AddrMan, the in-memory database of peers, consists of two tables
(new and tried). AddrMan keeps count of the total number of addresses
in each of these two tables, but not on a per-network basis.
For example, it’s currently not possible to directly query AddrMan if
it has any onion addresses in its new table, or how many of them.
This PR adds internal tracking of the totals by network and table to AddrMan
and adds this information to its public interface.
The added counts are then used to improve the precision of loading fixed seeds,
adding seeds of specific reachable networks we don’t have any addresses for in a
targeted way.
On a longer time frame, this is also a first preparatory step towards more active
management of outbound connections with respect to networks. One of the goals is
to always have at least one outbound connection to each reachable network.
When is a network
reachable in Bitcoin Core?
(it’s not as self-explanatory as it may seem!)
How are addresses relayed over the p2p network treated depending
on whether they are reachable vs. non-reachable - do we store them and/or
forward them to peers? (Hint: Look in ProcessMessage)
How does this PR attempt to make sure that there are no bugs causing
the added counts per network to fall out of sync with other AddrMan internals
such as nNew and nTried?
How can a node currently get stuck with only unreachable addresses in AddrMan,
finding no outbound peers? How does this PR fix it?
Why would it be beneficial to have an outbound connection to
each reachable network at all times? Why is the current logic in
ThreadOpenConnections
insufficient to guarantee this?
What would be the possible next steps towards this goal after this PR?
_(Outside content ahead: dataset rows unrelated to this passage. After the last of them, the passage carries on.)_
interface rgbhs_hs_if;
  logic       valid;
  logic       ready;
  logic [7:0] hue;
  logic [7:0] saturation;

  modport source (output valid, output hue, output saturation, input ready);
  modport sink   (input valid, input hue, input saturation, output ready);
endinterface

[src/hw/rtl/rgb_to_hue_saturation.sv]
// Top level: pipelined conversion of an 8-bit RGB pixel to 8-bit hue and saturation.
//
// Takes one pixel word per clock when the output side does not stall and returns one
// hue/saturation word per pixel, in order. The rate of one word per cycle comes from
// a 12-stage pipeline: input register, max/min and sector select, the two constant
// multiplies, eight stages of a restoring divider (one quotient bit each for
// saturation, and for the first six also for hue, run side by side), and the output
// register. When the output word is not taken the whole pipeline holds, so pixel.ready
// follows result.ready whenever the output register is full. Hue is 0 and saturation
// is 0 for gray and black pixels; hue wraps modulo 256.
module rgb_to_hue_saturation
  import rgbhs_pkg::*;
(
  input  logic clk,
  input  logic rst,
  rgbhs_pixel_if.sink pixel,
  rgbhs_hs_if.source  result
);

  logic advance;

  // Stage A: input pixel
  logic       va;
  logic [7:0] ra, ga, ba;

  // Stage B: extremes, sector, offset magnitude
  logic       vb;
  logic [7:0] mxb, db, diffb, baseb;
  logic       negb;

  // Divider pipeline; entry 0 is loaded by the multiply stage
  logic  dv [0:SAT_STEPS];
  div_t  dp [0:SAT_STEPS];
  div_t  dnext [0:SAT_STEPS-1];

  // Output register
  logic       ov;
  logic [7:0] hue_r, sat_r;

  // Global hold while the output word waits
  assign advance     = !ov || result.ready;
  assign pixel.ready = advance;

  // Stage A register
  always_ff @(posedge clk) begin
    if (rst) begin
      va <= 1'b0;
    end else if (advance) begin
      va <= pixel.valid;
    end
    if (advance) begin
      ra <= pixel.red;
      ga <= pixel.green;
      ba <= pixel.blue;
    end
  end

  // Stage B: max, min, dominant channel and signed offset of the other two
  logic [7:0] mx_c, mn_c, a_c, b_c, base_c;

  always_comb begin
    mx_c = ra;
    mn_c = ra;
    if (ga > mx_c) mx_c = ga;
    if (ba > mx_c) mx_c = ba;
    if (ga < mn_c) mn_c = ga;
    if (ba < mn_c) mn_c = ba;
    if (mx_c == ra) begin
      base_c = HUE_BASE_RED;
      a_c    = ga;
      b_c    = ba;
    end else if (mx_c == ga) begin
      base_c = HUE_BASE_GREEN;
      a_c    = ba;
      b_c    = ra;
    end else begin
      base_c = HUE_BASE_BLUE;
      a_c    = ra;
      b_c    = ga;
    end
  end

  always_ff @(posedge clk) begin
    if (rst) begin
      vb <= 1'b0;
    end else if (advance) begin
      vb <= va;
    end
    if (advance) begin
      mxb   <= mx_c;
      db    <= mx_c - mn_c;
      baseb <= base_c;
      negb  <= (a_c < b_c);
      diffb <= (a_c < b_c) ? (b_c - a_c) : (a_c - b_c);
    end
  end

  // Stage C: hue dividend 43*offset, saturation dividend d*255
  logic [13:0] hprod;
  logic [15:0] sprod;

  assign hprod = 14'(diffb) * 14'(HUE_SPAN);
  assign sprod = {db, 8'd0} - 16'(db);

  always_ff @(posedge clk) begin
    if (rst) begin
      dv[0] <= 1'b0;
    end else if (advance) begin
      dv[0] <= vb;
    end
    if (advance) begin
      dp[0].srem <= sprod[15:8];
      dp[0].snum <= sprod[7:0];
      dp[0].sq   <= '0;
      dp[0].mx   <= mxb;
      dp[0].hrem <= hprod[13:6];
      dp[0].hnum <= hprod[5:0];
      dp[0].hq   <= '0;
      dp[0].d    <= db;
      dp[0].base <= baseb;
      dp[0].neg  <= negb;
      dp[0].zero <= (db == 8'd0);
    end
  end

  // Divider stages: one saturation quotient bit per stage, one hue bit in each of the first HUE_STEPS
  always_comb begin
    step_t ss;
    step_t hs;
    for (int i = 0; i < SAT_STEPS; i++) begin
      dnext[i] = dp[i];
      ss = div_step(dp[i].srem, dp[i].snum[7], dp[i].mx);
      dnext[i].srem = ss.rem;
      dnext[i].snum = {dp[i].snum[6:0], 1'b0};
      dnext[i].sq   = {dp[i].sq[6:0], ss.q};
      if (i < HUE_STEPS) begin
        hs = div_step(dp[i].hrem, dp[i].hnum[5], dp[i].d);
        dnext[i].hrem = hs.rem;
        dnext[i].hnum = {dp[i].hnum[4:0], 1'b0};
        dnext[i].hq   = {dp[i].hq[4:0], hs.q};
      end
    end
  end

  for (genvar i = 0; i < SAT_STEPS; i++) begin : g_div
    always_ff @(posedge clk) begin
      if (rst) begin
        dv[i+1] <= 1'b0;
      end else if (advance) begin
        dv[i+1] <= dv[i];
      end
      if (advance) begin
        dp[i+1] <= dnext[i];
      end
    end
  end

  // Output stage: apply base and sign, force gray pixels to zero
  logic [7:0] hue_c, sat_c;

  always_comb begin
    if (dp[SAT_STEPS].zero) begin
      hue_c = 8'd0;
      sat_c = 8'd0;
    end else begin
      sat_c = dp[SAT_STEPS].sq;
      if (dp[SAT_STEPS].neg) begin
        hue_c = dp[SAT_STEPS].base - {2'b00, dp[SAT_STEPS].hq};
      end else begin
        hue_c = dp[SAT_STEPS].base + {2'b00, dp[SAT_STEPS].hq};
      end
    end
  end

  always_ff @(posedge clk) begin
    if (rst) begin
      ov <= 1'b0;
    end else if (advance) begin
      ov <= dv[SAT_STEPS];
    end
    if (advance) begin
      hue_r <= hue_c;
      sat_r <= sat_c;
    end
  end

  assign result.valid      = ov;
  assign result.hue        = hue_r;
  assign result.saturation = sat_r;

  // Divider entry: partial remainders start below their divisors
  a_div_entry: assert property (@(posedge clk) disable iff (rst)
    dv[0] && !dp[0].zero |-> (dp[0].srem < dp[0].mx) && (dp[0].hrem < dp[0].d))
    else $error("divider entry remainder not below divisor");

  // Hue offset never exceeds one sector
  a_hue_span: assert property (@(posedge clk) disable iff (rst)
    dv[SAT_STEPS] && !dp[SAT_STEPS].zero |-> dp[SAT_STEPS].hq <= HUE_SPAN)
    else $error("hue quotient beyond sector span");

  // A held pipeline keeps the word in divider stage HUE_STEPS
  a_hold: assert property (@(posedge clk) disable iff (rst)
    !advance |=> $stable(dv[HUE_STEPS]) && $stable(dp[HUE_STEPS]))
    else $error("divider stage changed during stall");

  // A black pixel (max of zero) has a zero difference, so it is zero-forced like a gray one
  a_gray: assert property (@(posedge clk) disable iff (rst)
    vb && (mxb == 8'd0) |-> (db == 8'd0))
    else $error("black pixel with nonzero difference");

endmodule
<roze_paul> XD i've been looking at the inquisition stuff so much i thought that was this week..going to have to swithc y->n in response to if i've reviewed today's PR.
<lightlike> so it's currently a mix: if we are sure we can't reach a network, we set it to unreachable (but we may be wrong, for example I can't reach IPv6 from my current computer, but it's still reachable)
<LarryRuane> doesn't it seem like `onlynet` is slightly misnamed? If we say `-onlynet=tor` then we can also use IPV4 if `-onlynet=ipv4` is also specified ... but i can't think of a better name for tha toption
<LarryRuane> if it was called `-allownet` that would fix that problem, but would also be misleading, because it doesn't imply that others are disallowed!
<lightlike> How are addresses relayed over the p2p network treated depending on whether they are reachable vs. non-reachable - do we store them and/or forward them to peers?
<lightlike> LarryRuane: not really - we mostly want to store addresses we can use (for making outbound connection), so not storing for now them makes sense.
<LarryRuane> node operators can change their `-onlynet` configurations, so I guess it's good if we have some (previously unreachable but now maybe reachable) addresses .. ?
<roze_paul> I can't find a bitcoin-cli command which displays what networks are reachable/unreachable. does that exist, or best practice right now is to refer to the bitcoin.conf?
<lightlike> How does this PR attempt to make sure that there are no bugs causing the added counts per network to fall out of sync with other AddrMan internals such as nNew and nTried?
<lightlike> kevkevin: it's possible that an address can be removed if we add another address that collides with it (would go into the same bucket / location) - but not directly
<LarryRuane> really newb question, but when you say collides, more than one address can be in the same bucket, right? but is there a size limite, so if we're trying to add a new address and its bucket is already full, then do we kick one out?
<LarryRuane> that's why i really like fuzzing, it can often test scenarios that humans wouldn't think of! but you also need checking code to detect when things go wrong
<lightlike> But this was changed at some time, so now each new address gets assigned a specific bucket and position base on some hashing magic, and if that position is already occupied one of them has to be kicked out (no matter if the bucket is full or not)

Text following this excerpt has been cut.